Assigned task | Using the data below, output the first line and every line after it up to and including the line containing "expiring tick add", exactly as written and with nothing added.
........
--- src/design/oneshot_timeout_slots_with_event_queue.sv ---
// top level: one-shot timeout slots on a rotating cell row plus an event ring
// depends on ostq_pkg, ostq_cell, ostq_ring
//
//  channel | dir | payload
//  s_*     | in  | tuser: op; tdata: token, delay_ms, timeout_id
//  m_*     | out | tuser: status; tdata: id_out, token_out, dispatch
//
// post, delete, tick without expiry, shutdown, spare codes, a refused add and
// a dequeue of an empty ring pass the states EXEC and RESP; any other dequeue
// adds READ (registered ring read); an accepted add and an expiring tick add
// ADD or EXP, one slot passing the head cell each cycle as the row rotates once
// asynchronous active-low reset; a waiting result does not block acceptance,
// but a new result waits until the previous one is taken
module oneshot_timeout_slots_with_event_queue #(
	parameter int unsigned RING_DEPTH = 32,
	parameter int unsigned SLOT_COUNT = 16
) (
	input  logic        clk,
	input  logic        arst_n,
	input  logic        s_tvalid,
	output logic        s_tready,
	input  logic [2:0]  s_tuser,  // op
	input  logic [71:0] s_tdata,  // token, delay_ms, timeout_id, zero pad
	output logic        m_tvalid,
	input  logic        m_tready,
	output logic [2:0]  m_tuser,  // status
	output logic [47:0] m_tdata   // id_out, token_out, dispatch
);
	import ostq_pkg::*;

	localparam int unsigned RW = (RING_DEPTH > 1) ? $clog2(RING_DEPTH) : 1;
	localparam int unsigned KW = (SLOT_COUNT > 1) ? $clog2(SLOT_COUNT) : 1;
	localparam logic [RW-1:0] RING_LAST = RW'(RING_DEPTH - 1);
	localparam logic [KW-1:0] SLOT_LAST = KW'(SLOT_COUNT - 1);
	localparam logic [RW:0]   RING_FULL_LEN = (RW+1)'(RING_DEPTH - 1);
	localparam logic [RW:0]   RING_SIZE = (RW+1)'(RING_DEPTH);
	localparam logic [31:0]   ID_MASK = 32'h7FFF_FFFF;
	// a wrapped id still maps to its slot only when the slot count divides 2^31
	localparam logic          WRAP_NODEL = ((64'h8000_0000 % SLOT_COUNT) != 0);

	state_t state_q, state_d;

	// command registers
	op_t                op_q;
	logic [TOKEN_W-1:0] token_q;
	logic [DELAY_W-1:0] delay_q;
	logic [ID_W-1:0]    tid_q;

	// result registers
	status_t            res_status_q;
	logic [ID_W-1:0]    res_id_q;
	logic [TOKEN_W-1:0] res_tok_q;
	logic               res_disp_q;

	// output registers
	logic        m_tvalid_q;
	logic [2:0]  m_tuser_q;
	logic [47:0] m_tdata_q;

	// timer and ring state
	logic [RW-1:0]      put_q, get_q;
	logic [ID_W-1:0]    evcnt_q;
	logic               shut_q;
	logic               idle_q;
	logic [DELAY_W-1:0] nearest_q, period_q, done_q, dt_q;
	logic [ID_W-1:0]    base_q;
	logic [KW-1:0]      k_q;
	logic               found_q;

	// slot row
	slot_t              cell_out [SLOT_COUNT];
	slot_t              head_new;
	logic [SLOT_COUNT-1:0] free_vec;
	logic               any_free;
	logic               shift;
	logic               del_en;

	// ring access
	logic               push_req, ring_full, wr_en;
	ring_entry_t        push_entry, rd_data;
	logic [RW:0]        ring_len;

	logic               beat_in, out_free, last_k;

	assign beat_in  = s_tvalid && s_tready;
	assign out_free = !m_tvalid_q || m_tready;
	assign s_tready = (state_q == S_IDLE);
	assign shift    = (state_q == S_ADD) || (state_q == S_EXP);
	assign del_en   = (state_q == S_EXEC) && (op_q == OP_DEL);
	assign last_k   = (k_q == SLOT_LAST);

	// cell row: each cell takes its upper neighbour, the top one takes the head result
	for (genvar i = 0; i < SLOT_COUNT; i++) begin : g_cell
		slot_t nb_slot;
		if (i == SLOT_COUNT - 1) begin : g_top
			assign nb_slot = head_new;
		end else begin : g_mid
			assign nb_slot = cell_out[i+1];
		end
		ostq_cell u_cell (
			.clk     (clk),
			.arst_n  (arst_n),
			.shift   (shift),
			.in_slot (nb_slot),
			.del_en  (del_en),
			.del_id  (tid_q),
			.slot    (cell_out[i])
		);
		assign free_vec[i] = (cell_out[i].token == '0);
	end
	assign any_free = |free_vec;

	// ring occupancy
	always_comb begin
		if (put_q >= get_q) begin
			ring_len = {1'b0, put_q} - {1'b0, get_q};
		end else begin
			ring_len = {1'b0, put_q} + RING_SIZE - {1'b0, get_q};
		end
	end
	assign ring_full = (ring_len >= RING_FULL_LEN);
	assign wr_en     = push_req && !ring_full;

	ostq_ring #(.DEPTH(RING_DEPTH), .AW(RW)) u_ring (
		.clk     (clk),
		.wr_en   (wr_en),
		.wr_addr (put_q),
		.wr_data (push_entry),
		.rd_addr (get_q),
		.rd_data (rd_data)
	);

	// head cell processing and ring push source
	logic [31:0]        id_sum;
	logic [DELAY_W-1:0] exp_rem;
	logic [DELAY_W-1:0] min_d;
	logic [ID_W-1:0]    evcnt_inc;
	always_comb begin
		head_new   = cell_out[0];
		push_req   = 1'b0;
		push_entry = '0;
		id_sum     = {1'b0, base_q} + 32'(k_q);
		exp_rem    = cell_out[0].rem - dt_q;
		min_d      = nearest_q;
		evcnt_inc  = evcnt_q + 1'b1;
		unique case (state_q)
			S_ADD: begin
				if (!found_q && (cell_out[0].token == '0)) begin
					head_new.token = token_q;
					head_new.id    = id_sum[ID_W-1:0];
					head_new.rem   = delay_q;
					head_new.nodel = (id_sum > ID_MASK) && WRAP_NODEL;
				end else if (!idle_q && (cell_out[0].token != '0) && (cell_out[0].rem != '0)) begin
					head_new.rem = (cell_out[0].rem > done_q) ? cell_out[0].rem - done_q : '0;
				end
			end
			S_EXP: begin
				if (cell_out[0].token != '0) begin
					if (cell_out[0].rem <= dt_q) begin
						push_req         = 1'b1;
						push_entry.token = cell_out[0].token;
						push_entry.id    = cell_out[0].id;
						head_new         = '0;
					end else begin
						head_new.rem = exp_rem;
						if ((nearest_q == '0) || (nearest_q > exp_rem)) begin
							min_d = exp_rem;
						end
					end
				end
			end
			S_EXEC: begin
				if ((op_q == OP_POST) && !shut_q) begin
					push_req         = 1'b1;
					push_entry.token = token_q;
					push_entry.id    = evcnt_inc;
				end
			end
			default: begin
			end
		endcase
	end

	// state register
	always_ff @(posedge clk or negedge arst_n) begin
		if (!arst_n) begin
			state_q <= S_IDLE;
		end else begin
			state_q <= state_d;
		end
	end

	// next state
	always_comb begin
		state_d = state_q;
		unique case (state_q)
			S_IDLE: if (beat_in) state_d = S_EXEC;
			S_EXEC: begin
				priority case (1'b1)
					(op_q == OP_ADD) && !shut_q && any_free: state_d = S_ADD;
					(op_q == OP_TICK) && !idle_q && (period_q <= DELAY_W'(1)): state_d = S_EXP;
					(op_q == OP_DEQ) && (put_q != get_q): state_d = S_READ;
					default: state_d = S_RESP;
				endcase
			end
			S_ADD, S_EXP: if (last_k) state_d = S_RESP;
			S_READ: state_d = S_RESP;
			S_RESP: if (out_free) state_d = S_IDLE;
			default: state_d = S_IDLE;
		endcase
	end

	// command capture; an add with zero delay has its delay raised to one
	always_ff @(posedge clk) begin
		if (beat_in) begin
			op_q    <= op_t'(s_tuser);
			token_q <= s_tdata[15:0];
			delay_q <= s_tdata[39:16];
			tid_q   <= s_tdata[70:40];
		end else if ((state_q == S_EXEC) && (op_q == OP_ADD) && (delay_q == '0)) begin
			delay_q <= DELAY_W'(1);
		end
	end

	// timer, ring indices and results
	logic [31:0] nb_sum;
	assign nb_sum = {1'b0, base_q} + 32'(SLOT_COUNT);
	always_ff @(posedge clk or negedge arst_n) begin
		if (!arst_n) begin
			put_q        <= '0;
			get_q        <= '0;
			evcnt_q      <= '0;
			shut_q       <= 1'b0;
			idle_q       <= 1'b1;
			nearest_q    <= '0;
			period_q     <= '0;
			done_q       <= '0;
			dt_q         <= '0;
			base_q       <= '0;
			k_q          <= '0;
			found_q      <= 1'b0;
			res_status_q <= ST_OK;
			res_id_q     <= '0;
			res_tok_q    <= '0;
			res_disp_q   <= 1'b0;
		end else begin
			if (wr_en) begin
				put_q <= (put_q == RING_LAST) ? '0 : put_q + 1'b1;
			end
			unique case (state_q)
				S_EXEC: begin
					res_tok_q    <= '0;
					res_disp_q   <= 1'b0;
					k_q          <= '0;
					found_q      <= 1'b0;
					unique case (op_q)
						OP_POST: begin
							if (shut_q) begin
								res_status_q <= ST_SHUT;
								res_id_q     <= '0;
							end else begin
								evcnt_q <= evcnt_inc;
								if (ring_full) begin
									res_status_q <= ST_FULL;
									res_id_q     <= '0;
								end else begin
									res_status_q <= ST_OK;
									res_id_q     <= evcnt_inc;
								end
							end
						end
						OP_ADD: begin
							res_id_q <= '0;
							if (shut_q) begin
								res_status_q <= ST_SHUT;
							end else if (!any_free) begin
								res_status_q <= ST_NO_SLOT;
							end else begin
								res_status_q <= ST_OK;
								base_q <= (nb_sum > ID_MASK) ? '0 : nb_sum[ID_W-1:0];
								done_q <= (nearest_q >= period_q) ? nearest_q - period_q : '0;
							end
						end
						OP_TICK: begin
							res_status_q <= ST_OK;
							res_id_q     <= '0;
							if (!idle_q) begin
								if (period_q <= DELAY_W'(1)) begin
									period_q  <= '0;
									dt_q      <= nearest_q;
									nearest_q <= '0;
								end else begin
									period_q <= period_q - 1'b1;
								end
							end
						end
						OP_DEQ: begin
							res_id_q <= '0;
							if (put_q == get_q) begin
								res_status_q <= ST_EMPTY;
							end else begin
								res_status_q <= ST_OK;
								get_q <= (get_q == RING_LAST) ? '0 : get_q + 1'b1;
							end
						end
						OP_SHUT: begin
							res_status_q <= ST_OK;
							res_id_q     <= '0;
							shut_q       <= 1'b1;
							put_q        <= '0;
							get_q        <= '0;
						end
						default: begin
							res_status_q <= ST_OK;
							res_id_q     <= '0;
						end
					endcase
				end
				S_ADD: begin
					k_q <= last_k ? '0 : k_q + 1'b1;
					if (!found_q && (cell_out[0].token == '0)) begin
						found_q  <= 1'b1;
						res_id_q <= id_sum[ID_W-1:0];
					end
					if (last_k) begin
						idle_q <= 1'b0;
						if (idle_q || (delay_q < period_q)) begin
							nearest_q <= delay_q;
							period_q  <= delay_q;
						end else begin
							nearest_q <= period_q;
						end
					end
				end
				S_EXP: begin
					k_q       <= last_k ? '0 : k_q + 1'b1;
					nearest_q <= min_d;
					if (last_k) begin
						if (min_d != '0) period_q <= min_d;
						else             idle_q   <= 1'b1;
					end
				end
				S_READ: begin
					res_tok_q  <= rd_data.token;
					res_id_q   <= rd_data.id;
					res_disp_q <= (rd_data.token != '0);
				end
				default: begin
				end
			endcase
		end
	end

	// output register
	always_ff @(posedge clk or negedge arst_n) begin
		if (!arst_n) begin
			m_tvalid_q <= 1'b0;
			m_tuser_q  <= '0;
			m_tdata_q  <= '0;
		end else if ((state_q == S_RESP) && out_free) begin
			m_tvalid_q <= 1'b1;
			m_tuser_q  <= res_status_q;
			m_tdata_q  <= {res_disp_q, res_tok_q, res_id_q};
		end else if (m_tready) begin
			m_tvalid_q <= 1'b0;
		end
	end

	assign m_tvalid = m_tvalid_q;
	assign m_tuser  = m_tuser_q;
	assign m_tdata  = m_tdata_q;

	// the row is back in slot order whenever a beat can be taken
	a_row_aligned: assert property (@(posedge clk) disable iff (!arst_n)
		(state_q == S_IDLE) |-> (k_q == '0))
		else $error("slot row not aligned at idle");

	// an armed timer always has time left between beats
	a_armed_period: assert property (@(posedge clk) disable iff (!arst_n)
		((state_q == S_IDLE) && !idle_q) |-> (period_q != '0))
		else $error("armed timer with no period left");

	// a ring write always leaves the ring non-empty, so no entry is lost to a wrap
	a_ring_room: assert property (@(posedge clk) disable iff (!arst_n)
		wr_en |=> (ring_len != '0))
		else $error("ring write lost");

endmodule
........
Written answer |
--- src/design/oneshot_timeout_slots_with_event_queue.sv ---
// top level: one-shot timeout slots on a rotating cell row plus an event ring
// depends on ostq_pkg, ostq_cell, ostq_ring
//
//  channel | dir | payload
//  s_*     | in  | tuser: op; tdata: token, delay_ms, timeout_id
//  m_*     | out | tuser: status; tdata: id_out, token_out, dispatch
//
// post, delete, tick without expiry, shutdown, spare codes, a refused add and
// a dequeue of an empty ring pass the states EXEC and RESP; any other dequeue
// adds READ (registered ring read); an accepted add and an expiring tick add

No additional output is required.